*** Begin section ***
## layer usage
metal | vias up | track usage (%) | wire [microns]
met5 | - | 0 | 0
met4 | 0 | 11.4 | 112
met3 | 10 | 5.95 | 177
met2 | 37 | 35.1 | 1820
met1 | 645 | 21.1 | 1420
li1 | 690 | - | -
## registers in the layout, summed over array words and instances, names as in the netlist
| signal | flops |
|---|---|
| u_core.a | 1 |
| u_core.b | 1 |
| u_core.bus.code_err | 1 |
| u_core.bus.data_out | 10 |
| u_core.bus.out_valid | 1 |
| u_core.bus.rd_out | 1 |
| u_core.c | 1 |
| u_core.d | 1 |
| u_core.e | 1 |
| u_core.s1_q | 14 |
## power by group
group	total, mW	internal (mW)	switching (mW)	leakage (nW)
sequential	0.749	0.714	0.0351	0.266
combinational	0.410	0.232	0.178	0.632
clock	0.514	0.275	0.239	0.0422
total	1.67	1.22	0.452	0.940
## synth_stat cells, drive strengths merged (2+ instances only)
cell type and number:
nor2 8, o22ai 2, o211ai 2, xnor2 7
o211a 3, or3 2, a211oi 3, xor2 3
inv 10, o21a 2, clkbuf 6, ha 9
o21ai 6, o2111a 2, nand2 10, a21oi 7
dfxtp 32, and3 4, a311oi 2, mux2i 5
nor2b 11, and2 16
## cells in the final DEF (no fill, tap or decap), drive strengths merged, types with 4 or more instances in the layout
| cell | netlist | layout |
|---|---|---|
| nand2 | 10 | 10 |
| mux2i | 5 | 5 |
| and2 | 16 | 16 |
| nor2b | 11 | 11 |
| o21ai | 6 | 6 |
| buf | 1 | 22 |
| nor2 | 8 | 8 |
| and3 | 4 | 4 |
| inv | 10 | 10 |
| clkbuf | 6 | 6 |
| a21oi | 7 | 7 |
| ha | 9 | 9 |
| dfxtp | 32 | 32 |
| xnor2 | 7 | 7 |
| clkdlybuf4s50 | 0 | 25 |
==> src/rtl/com_fifo_fwft_pkg.sv <==
// Shared helpers for the com_fifo_fwft buffer: occupancy width and
// wrap-bit pointer distance.
package com_fifo_fwft_pkg;

  // Occupancy counter covers RAM + in-flight read + 2-entry output stage.
  function automatic int cnt_width(input int depth);
    return $clog2(depth + 3);
  endfunction

  // Distance between two wrap-bit pointers of width ptr_w.
  function automatic logic [31:0] ptr_diff(input logic [31:0] wr,
                                           input logic [31:0] rd,
                                           input int unsigned ptr_w);
    return (wr - rd) & ((32'd1 << ptr_w) - 32'd1);
  endfunction

endpackage
## config.mk

```make
export PLATFORM = sky130hd
export DESIGN_NAME = puf_eval_ctrl_flat
export DESIGN_NICKNAME = d
export VERILOG_FILES = /design/src/rtl/puf_eval_ctrl_if.sv /design/src/rtl/puf_eval_ctrl.sv /design/src/flat_wrapper.sv
export SDC_FILE = /design/constraint.sdc
export NUM_CORES = 1
export LEC_CHECK = 0
export CAP_MARGIN = 0
export CELL_PAD_IN_SITES_DETAIL_PLACEMENT = 1
export CELL_PAD_IN_SITES_GLOBAL_PLACEMENT = 1
export CORE_UTILIZATION = 37
export CTS_CLUSTER_SIZE = 24
export DETAILED_ROUTE_END_ITERATION = 12
export PLACE_DENSITY_LB_ADDON = 0.3
export REMOVE_ABC_BUFFERS = 1
export SYNTH_ARGS = -nofsm -noshare
export SYNTH_HDL_FRONTEND = slang
export SYNTH_SLANG_ARGS = --single-unit
export TNS_END_PERCENT = 1
```

## constraint.sdc

```tcl
create_clock -name clk -period 2 [get_ports clk]
set_input_delay 0.3 -clock clk [delete_from_list [all_inputs] [get_ports clk]]
set_output_delay 0.3 -clock clk [all_outputs]
set_load 0.02 [all_outputs]
```

## src/rtl/puf_eval_ctrl_if.sv

```systemverilog
`default_nettype none
// ============================================================================
//  Module      : puf_eval_ctrl_if
//  Description : Control, oscillator-bank and result signals of the
//                ring-oscillator PUF evaluation controller.
//  Revision    : 1.0 - initial release
// ============================================================================
interface puf_eval_ctrl_if #(
   parameter int CNT_W = 16,
   parameter int NBITS = 8
) ();
   logic             start;
   logic             abort;
   logic [7:0]       challenge;
   logic [CNT_W-1:0] cnt_a;
   logic [CNT_W-1:0] cnt_b;
   logic             ro_en;
   logic [3:0]       sel_a;
   logic [3:0]       sel_b;
   logic             cnt_clr;
   logic             busy;
   logic             done;
   logic [NBITS-1:0] response;
   logic             tie;
   logic             sat;

   // Requester / oscillator-bank side
   modport master (
      output start, abort, challenge, cnt_a, cnt_b,
      input  ro_en, sel_a, sel_b, cnt_clr, busy, done, response, tie, sat
   );

   // Controller side
   modport slave (
      input  start, abort, challenge, cnt_a, cnt_b,
      output ro_en, sel_a, sel_b, cnt_clr, busy, done, response, tie, sat
   );
endinterface
`default_nettype wire

```

## src/rtl/puf_eval_ctrl.sv

```systemverilog
`default_nettype none
// ============================================================================
//  Module      : puf_eval_ctrl
//  Description : Sequences a ring-oscillator PUF: for each response bit it
//                clears the counters, runs both oscillator banks for a fixed
//                window, lets them settle and compares the two counts.
//  Revision    : 1.0 - initial release
// ============================================================================
module puf_eval_ctrl #(
   parameter int CNT_W         = 16,
   parameter int WIN_CYCLES    = 1024,
   parameter int SETTLE_CYCLES = 4,
   parameter int NBITS         = 8
) (
   input  wire logic       clk,
   input  wire logic       rst_n,   // active-high despite the name
   puf_eval_ctrl_if.slave  bus
);

   localparam logic [2:0] S_IDLE    = 3'd0;
   localparam logic [2:0] S_CLEAR   = 3'd1;
   localparam logic [2:0] S_RUN     = 3'd2;
   localparam logic [2:0] S_SETTLE  = 3'd3;
   localparam logic [2:0] S_COMPARE = 3'd4;
   localparam logic [2:0] S_DONE    = 3'd5;

   localparam logic [15:0] c_WIN_LAST    = 16'(WIN_CYCLES - 1);
   localparam logic [15:0] c_SETTLE_LAST = 16'(SETTLE_CYCLES - 1);
   localparam logic [3:0]  c_K_LAST      = 4'(NBITS - 1);

   logic [2:0]       r_state;
   logic [2:0]       w_next;
   logic [15:0]      r_tmr;
   logic [3:0]       r_k;
   logic [3:0]       r_sel_a;
   logic [3:0]       r_sel_b;
   logic [NBITS-1:0] r_resp;
   logic             r_tie;
   logic             r_sat;
   logic             r_ro_en;
   logic             w_accept;
   logic             w_gt;
   logic             w_eq;
   logic             w_full;
   logic             w_cnt_clr;
   logic             w_busy;
   logic             w_done;

   assign w_accept = (r_state == S_IDLE) && bus.start && !bus.abort;
   assign w_gt     = bus.cnt_a > bus.cnt_b;
   assign w_eq     = bus.cnt_a == bus.cnt_b;
   assign w_full   = (bus.cnt_a == {CNT_W{1'b1}}) || (bus.cnt_b == {CNT_W{1'b1}});

   // State register; ro_en is registered from the next state so no input reaches it combinationally
   always_ff @(posedge clk or posedge rst_n) begin
      if (rst_n) begin
         r_state <= S_IDLE;
         r_ro_en <= 1'b0;
      end else begin
         r_state <= w_next;
         r_ro_en <= (w_next == S_RUN);
      end
   end

   // Next-state logic; abort overrides every busy transition
   always_comb begin
      w_next = r_state;
      if (r_state == S_IDLE) begin
         if (w_accept) w_next = S_CLEAR;
      end else if (bus.abort) begin
         w_next = S_IDLE;
      end else begin
         case (r_state)
            S_CLEAR:   w_next = S_RUN;
            S_RUN:     if (r_tmr == c_WIN_LAST)    w_next = S_SETTLE;
            S_SETTLE:  if (r_tmr == c_SETTLE_LAST) w_next = S_COMPARE;
            S_COMPARE: w_next = (r_k == c_K_LAST) ? S_DONE : S_CLEAR;
            S_DONE:    w_next = S_IDLE;
            default:   w_next = S_IDLE;
         endcase
      end
   end

   // Output decode from the current state
   always_comb begin
      w_cnt_clr = 1'b0;
      w_busy    = 1'b1;
      w_done    = 1'b0;
      case (r_state)
         S_IDLE:  w_busy    = 1'b0;
         S_CLEAR: w_cnt_clr = 1'b1;
         S_DONE:  w_done    = 1'b1;
         default: ;
      endcase
   end

   // Window/settle timer: restarts on every state change, counts only while timing
   always_ff @(posedge clk or posedge rst_n) begin
      if (rst_n) begin
         r_tmr <= 16'd0;
      end else if (w_next != r_state) begin
         r_tmr <= 16'd0;
      end else if ((r_state == S_RUN) || (r_state == S_SETTLE)) begin
         r_tmr <= r_tmr + 16'd1;
      end
   end

   // Bit index, selects and result capture
   always_ff @(posedge clk or posedge rst_n) begin
      if (rst_n) begin
         r_k     <= 4'd0;
         r_sel_a <= 4'd0;
         r_sel_b <= 4'd0;
         r_resp  <= '0;
         r_tie   <= 1'b0;
         r_sat   <= 1'b0;
      end else if (w_accept) begin
         r_k     <= 4'd0;
         r_sel_a <= bus.challenge[3:0];
         r_sel_b <= bus.challenge[7:4];
         r_resp  <= '0;
         r_tie   <= 1'b0;
         r_sat   <= 1'b0;
      end else if ((r_state == S_COMPARE) && !bus.abort) begin
         for (int i = 0; i < NBITS; i++) begin
            if (r_k == 4'(i)) r_resp[i] <= w_gt;
         end
         if (w_eq)   r_tie <= 1'b1;
         if (w_full) r_sat <= 1'b1;
         // Advancing the selects by one per bit gives (base + k) mod 16
         if (r_k != c_K_LAST) begin
            r_k     <= r_k + 4'd1;
            r_sel_a <= r_sel_a + 4'd1;
            r_sel_b <= r_sel_b + 4'd1;
         end
      end
   end

   assign bus.ro_en    = r_ro_en;
   assign bus.cnt_clr  = w_cnt_clr;
   assign bus.busy     = w_busy;
   assign bus.done     = w_done;
   assign bus.sel_a    = r_sel_a;
   assign bus.sel_b    = r_sel_b;
   assign bus.response = r_resp;
   assign bus.tie      = r_tie;
   assign bus.sat      = r_sat;

endmodule
`default_nettype wire

```

## src/flat_wrapper.sv

```systemverilog
// flat-port wrapper written by rule: the top's interface ports become plain ports
module puf_eval_ctrl_flat 
#(
   parameter int CNT_W         = 16,
   parameter int WIN_CYCLES    = 1024,
   parameter int SETTLE_CYCLES = 4,
   parameter int NBITS         = 8
)
  (clk, rst_n, bus_start, bus_abort, bus_challenge, bus_cnt_a, bus_cnt_b, bus_ro_en, bus_sel_a, bus_sel_b, bus_cnt_clr, bus_busy, bus_done, bus_response, bus_tie, bus_sat);
  puf_eval_ctrl_if #(.CNT_W(CNT_W), .NBITS(NBITS)) bus_i ();
  input  wire logic clk;
  input  wire logic rst_n;
  input wire logic [$bits(bus_i.start)-1:0] bus_start;
  input wire logic [$bits(bus_i.abort)-1:0] bus_abort;
  input wire logic [$bits(bus_i.challenge)-1:0] bus_challenge;
  input wire logic [$bits(bus_i.cnt_a)-1:0] bus_cnt_a;
  input wire logic [$bits(bus_i.cnt_b)-1:0] bus_cnt_b;
  output wire logic [$bits(bus_i.ro_en)-1:0] bus_ro_en;
  output wire logic [$bits(bus_i.sel_a)-1:0] bus_sel_a;
  output wire logic [$bits(bus_i.sel_b)-1:0] bus_sel_b;
  output wire logic [$bits(bus_i.cnt_clr)-1:0] bus_cnt_clr;
  output wire logic [$bits(bus_i.busy)-1:0] bus_busy;
  output wire logic [$bits(bus_i.done)-1:0] bus_done;
  output wire logic [$bits(bus_i.response)-1:0] bus_response;
  output wire logic [$bits(bus_i.tie)-1:0] bus_tie;
  output wire logic [$bits(bus_i.sat)-1:0] bus_sat;
  assign bus_i.start = bus_start;
  assign bus_i.abort = bus_abort;
  assign bus_i.challenge = bus_challenge;
  assign bus_i.cnt_a = bus_cnt_a;
  assign bus_i.cnt_b = bus_cnt_b;
  assign bus_ro_en = bus_i.ro_en;
  assign bus_sel_a = bus_i.sel_a;
  assign bus_sel_b = bus_i.sel_b;
  assign bus_cnt_clr = bus_i.cnt_clr;
  assign bus_busy = bus_i.busy;
  assign bus_done = bus_i.done;
  assign bus_response = bus_i.response;
  assign bus_tie = bus_i.tie;
  assign bus_sat = bus_i.sat;
  puf_eval_ctrl #(.CNT_W(CNT_W), .WIN_CYCLES(WIN_CYCLES), .SETTLE_CYCLES(SETTLE_CYCLES), .NBITS(NBITS)) u_core (.clk(clk), .rst_n(rst_n), .bus(bus_i));
endmodule
```

# Word-level counts from Yosys, hierarchy flattened
# Cells that the tools add are included.
# totals
regBits	42
output_inout_bits	22
word_cells	110
# classes
addsub	4
magnitude_cmp	1
eq_ne	20
muxes	37
n_reduce_logical	32
# op_table
operator	count
$mux 4	9
$eq 16x16->1 const B	2
$mux 16	2
$reduce_bool 2->1	13
$reduce_and 2->1	11
$mux 3	6
$mux 1	17
$add 16x1->16 const B	1
$eq 16x10->1 const B	1
$eq 16x16->1	1
$eq 16x2->1 const B	1
$eq 4x3->1 const B	4
$gt 16x16->1	1
$mux 8	2
$add 4x1->4 const B	3
$pmux 3 s4	1
$eq 3x2->1 const B	3
$eq 4x2->1 const B	2
$eq 3x3->1 const B	2
$eq 4x1->1 const B	1
$logic_not 4->1	1
$ne 4x3->1 const B	1
$eq 3x1->1 const B	1
$logic_and 1x1->1	3
other kinds (4)	5

# Logic depth before layout (Yosys ltp)
# logic_depth
depth_word	7
ltp_mapped	8
ltp_nobuf	8

# Worst setup path after synthesis
# No wires, ideal clock.
# synth_path
kind	register to register
startpoint	reg u_core.r_tmr[0]
endpoint	reg u_core.r_tmr[6]
setup_time_ps	119
arrival_time_ps	1713
path_slack_ps	168
path_stages_with_launch	9
path_cell_list	dfrtp_1 -> ha_1 -> nand4b_1 -> nor2_2 -> nand4_2 -> o31ai_2 -> o21bai_4 -> buf_6 -> nor2_1
# synth_via
elab_chain_len	7
word_cells_on_any_way	12
cone_classes	add/sub: 1; eq/ne: 3; mux: 7; reduce/logical: 1
# synth_lines
element	line	rtl
start: declaration	puf_eval_ctrl.sv:33	logic [15:0] r_tmr;
start signal: assignment	puf_eval_ctrl.sv:104	r_tmr <= r_tmr + 16'd1;
$eq 16x2->1 / $eq 16x10->1 (equally long branches)	puf_eval_ctrl.sv:76, puf_eval_ctrl.sv:75	
$mux 3, on equally long branches	puf_eval_ctrl.sv:76, puf_eval_ctrl.sv:75	
$pmux 3 s4	puf_eval_ctrl.sv:73	case (r_state)
$mux 3	puf_eval_ctrl.sv:70	end else if (bus.abort) begin
$mux 3	puf_eval_ctrl.sv:68	if (r_state == S_IDLE) begin
$ne 3x3->1	puf_eval_ctrl.sv:101	end else if (w_next != r_state) begin
$mux 16 / $reduce_bool 2->1 (equally long branches)	-	
# Parallel ways exist; a longest one is shown, timed or not. The select of a mux whose other input is x is not followed.
# A chain may end at the register's enable or synchronous reset.

# Worst setup path in the final report
# layout_path
startpoint	in bus_cnt_a[10]
endpoint	reg u_core.r_resp[5], in the netlist u_core.bus.response[5]
# layout_via
elab_chain_len	4
# layout_lines
element	line	rtl
start: declaration	flat_wrapper.sv:16	input wire logic [$bits(bus_i.cnt_a)-1:0] bus_cnt_a;
$gt 16x16->1	puf_eval_ctrl.sv:50	assign w_gt = bus.cnt_a > bus.cnt_b;
$mux 1	puf_eval_ctrl.sv:126	if (r_k == 4'(i)) r_resp[i] <= w_gt;
$mux 8	puf_eval_ctrl.sv:124	end else if ((r_state == S_COMPARE) && !bus.abort) begin
$mux 8	puf_eval_ctrl.sv:117	end else if (w_accept) begin
end signal: indexed assignment	puf_eval_ctrl.sv:126	
end: declaration	puf_eval_ctrl.sv:37	logic [NBITS-1:0] r_resp;
# Every way passes these cells. The select of a mux whose other input is x is not followed.

==> results.md <==
* Initial antenna violation count at 0
* Max-slew violation count at 0
* DIE HEIGHT at 86.8 um
* EDFF count, synth at 0
* First-pass iteration count of the detailed router at 4
* Asr flop ratio synth at 100%
* Fin crit period at 2.04 ns
* Period utilization at 102%
* Fin Setup TNS at -0.118 ns
* Worst Tran Pin Value at 0.546 ns
* Vias in the first global route at 2,562
* Die X at 86.8 um
* Most frequent cell after synthesis: dfrtp_1
* Initial DRC Count at 99
* RR Startpoint: u_core.r_state[2]
* Htree depth at 2
* Worst setup path category: in -> reg
* Initial core utilization at 38.7%
* Worst-path fanout max at 8
* Die ar. at 0.00753 mm^2
* I/O Pins at 66
* Sinks on Clock Net at 42
* R2R cell count at 7
* Total of max-cap violations at 0
* Drt wl/cell at 15.5 um
* Overall routing resource usage at 20.2%
* Worst Path Required at 2.18 ns
* Slew Limit Headroom at 63.6%
* RD Place Congestion at 0.779
* Largest net degree at the start of global routing at 43
* Post-synth top cells: 42 x dfrtp_1, 34 x nor2_1, 24 x nand2_1, 23 x ha_1, 20 x inv_1
* First-pass GRT wire length at 11,900 um
* Max Clock Skew at 0.00923 ns
* Fmax at 0.490 GHz
* Number of synthesized register bits at 42
* Clk slew on worst S/H paths at 0.09 ns
* Status: finished, violations left
* Root buffer cell: clkbuf_8
* PwrDens at 564 mW/mm^2
* Synth Flop Type: dfrtp_1
* Syn_area_per_cell at 9.14 um^2
* TritonCTS buffer count at 5
* Synth warn at 0
* Setup violators final at 5
* Grt ovf at 0
* Top-area cell type share of the netlist area at 39.5%
* Row count at 30
* Final WL at 7460 um
* Layout cells sized above 1 at 17.6%
* Clock Path Buffers at 2
* Area after DPL at 0.00357 mm^2
* Leak at 0.00178 uW
* IO buf count at 65
* TritonCTS clock tree: yes
* Via Count at 2,442
* Failing checks: setup timing
* Layout area overhead at 44.8%
* Peak supply drop at 0.385 mV
* Avg Vias per Cell at 5.07
* Final Core Density at 56.1%
* Hpwl dp at 5430 um
* Ranking of synthesized cells by area: dfrtp_1 40%, ha_1 11%, xor2_1 5.3%
* Final count of hold timing violations at 0
* Clock Latency Late Sink at 0.30 ns
* Design area at 0.00385 mm^2
* Synth unique cells at 42
* Worst setup EP type: flip-flop
* Cells after Synth at 291
* Post-synth top area cell: dfrtp_1
* R2r setup slk at 0.09 ns
* Critical Path AT at 2.22 ns
* Final non-filler cell total at 482
* DRC viols at 0
* Post-route ant nets at 0
* Synthesized area at 0.00266 mm^2
* Final #Nets at 452
* Startpoint class of the critical path: input port
* Core ar. at 0.00687 mm^2
* Seq/Total Area, Yosys at 39.5%
* # placed instances at 472
* Antenna cells at 0
* RSZ-0062 raised after global routing: true
* Worst hold path type: in -> async
* R2r endpoint: u_core.r_tmr[11]
* Post-placement worst setup slack at -0.479 ns
* Worst Setup Slack, final at -0.0390 ns
## cell families (layout without fill, tap and decap cells)
logic type / after synthesis / after routing / synth area share, %
DFF: 42 / 42 / 39.5
muxes: 4 / 4 / 1.51
xor gates and xnor gates: 24 / 24 / 7.90
and+or+nand+nor: 123 / 123 / 23.7
adders and majority gates: 23 / 23 / 10.8
buffers and inverters: 31 / 126 / 6.68
AOI/OAI and AO/OA: 44 / 44 / 9.88
## power breakdown
part / leakage (uW) / internal (uW) / switching (uW) / total [uW]
logic: 0.00115 / 293 / 272 / 565
registers: 0.000569 / 896 / 46.9 / 942
clock network: 0.0000579 / 368 / 299 / 667
## worst max-delay path, stage by stage
cell             delay (ns)
clkdlybuf4s50_1        0.53
ha_4                   0.23
a21oi_1                0.16
o21ai_0                0.14
a21oi_1                0.32
a31oi_4                0.14
o21bai_4               0.28
o21ai_1                0.12
## layout by cell type (no fill, tap or decap), types with 3 or more instances in the layout
master / instances
a21oi_1: 15
buf_4: 32
inv_2: 4
mux2i_1: 4
clkdlybuf4s50_1: 53
o21ai_0: 11
clkbuf_8: 5
nand2_1: 23
nor2_1: 34
nor4_1: 5
dfrtp_1: 42
ha_1: 18
nand3_1: 18
or3_1: 4
ha_4: 5
dlymetal6s2s_1: 9
inv_1: 16
nand4_1: 16
o21ai_1: 5
o21ai_2: 3
xnor2_1: 8
xor2_1: 16
dlygate4sd2_1: 3
## repair_timing
item | 4_1_cts | 5_1_grt
cloned | 0 | 0
setup endpoints to repair | 11 | 25
endpoints found under the hold margin | 0 | 0
buffers inserted | 0 | 2
pin swaps | 1 | 8
gates resized for setup | 6 | 37
hold buffers | 0 | 0
## state kept, by name, summed over array words and instances, names as in the netlist
register             cells
u_core.r_k               4
u_core.bus.ro_en         1
u_core.r_state           3
u_core.bus.sel_a         4
u_core.bus.sat           1
u_core.bus.tie           1
u_core.bus.response      8
u_core.r_tmr            16
u_core.bus.sel_b         4
## metrics by stage
step,power [uW],hold slack (ns)
2_1_floorplan,1190,0.363
3_3_place_gp,1470,0.477
3_5_place_dp,1490,0.502
4_1_cts,2170,0.452
5_1_grt,2290,0.515
6_report,2170,0.432
## worst max path at each step
stage | from | to | slack (ns)
6_report | bus_cnt_a[10] | u_core.bus.response[5] | -0.04
5_1_grt | bus_cnt_a[10] | u_core.bus.response[5] | -0.13
4_1_cts | bus_cnt_b[11] | u_core.bus.response[0] | -0.05
3_5_place_dp | bus_cnt_b[11] | u_core.bus.response[2] | -0.48
3_3_place_gp | bus_cnt_b[10] | u_core.bus.response[1] | -0.40
2_1_floorplan | u_core.r_state[1] | u_core.bus.sel_a[3] | 0.07
## cell type report
class                           instances  area, um^2
Fill cell                             792        3020
Multi-Input combinational cell        218        1570
Sequential cell                        42        1050
Timing Repair Buffer                   98         930
Tap cell                               96         120
Inverter                               20        75.1
Clock buffer                            5        68.8
Clock inverter                          3        40.0
## metal layers
layer | part of all wire, % | global-route usage, %
met3 | 2.1 | 3.14
met1 | 42 | 23.5
met2 | 54 | 37.3
met5 | 0 | 0
met4 | 1.8 | 7.12
(Power assumes the default switching activity.)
*** End section ***
**What is expected:** Please set down exactly the lines running from the one with "5_1_grt | bus_cnt_a[10]" to the last line of the entries above, both of them included, and no others.

**Written response:**
5_1_grt | bus_cnt_a[10] | u_core.bus.response[5] | -0.13
4_1_cts | bus_cnt_b[11] | u_core.bus.response[0] | -0.05
3_5_place_dp | bus_cnt_b[11] | u_core.bus.response[2] | -0.48
3_3_place_gp | bus_cnt_b[10] | u_core.bus.response[1] | -0.40
2_1_floorplan | u_core.r_state[1] | u_core.bus.sel_a[3] | 0.07
## cell type report
class                           instances  area, um^2
Fill cell                             792        3020
Multi-Input combinational cell        218        1570
Sequential cell                        42        1050
Timing Repair Buffer                   98         930
Tap cell                               96         120
Inverter                               20        75.1
Clock buffer                            5        68.8
Clock inverter                          3        40.0
## metal layers
layer | part of all wire, % | global-route usage, %
met3 | 2.1 | 3.14
met1 | 42 | 23.5
met2 | 54 | 37.3
met5 | 0 | 0
met4 | 1.8 | 7.12
(Power assumes the default switching activity.)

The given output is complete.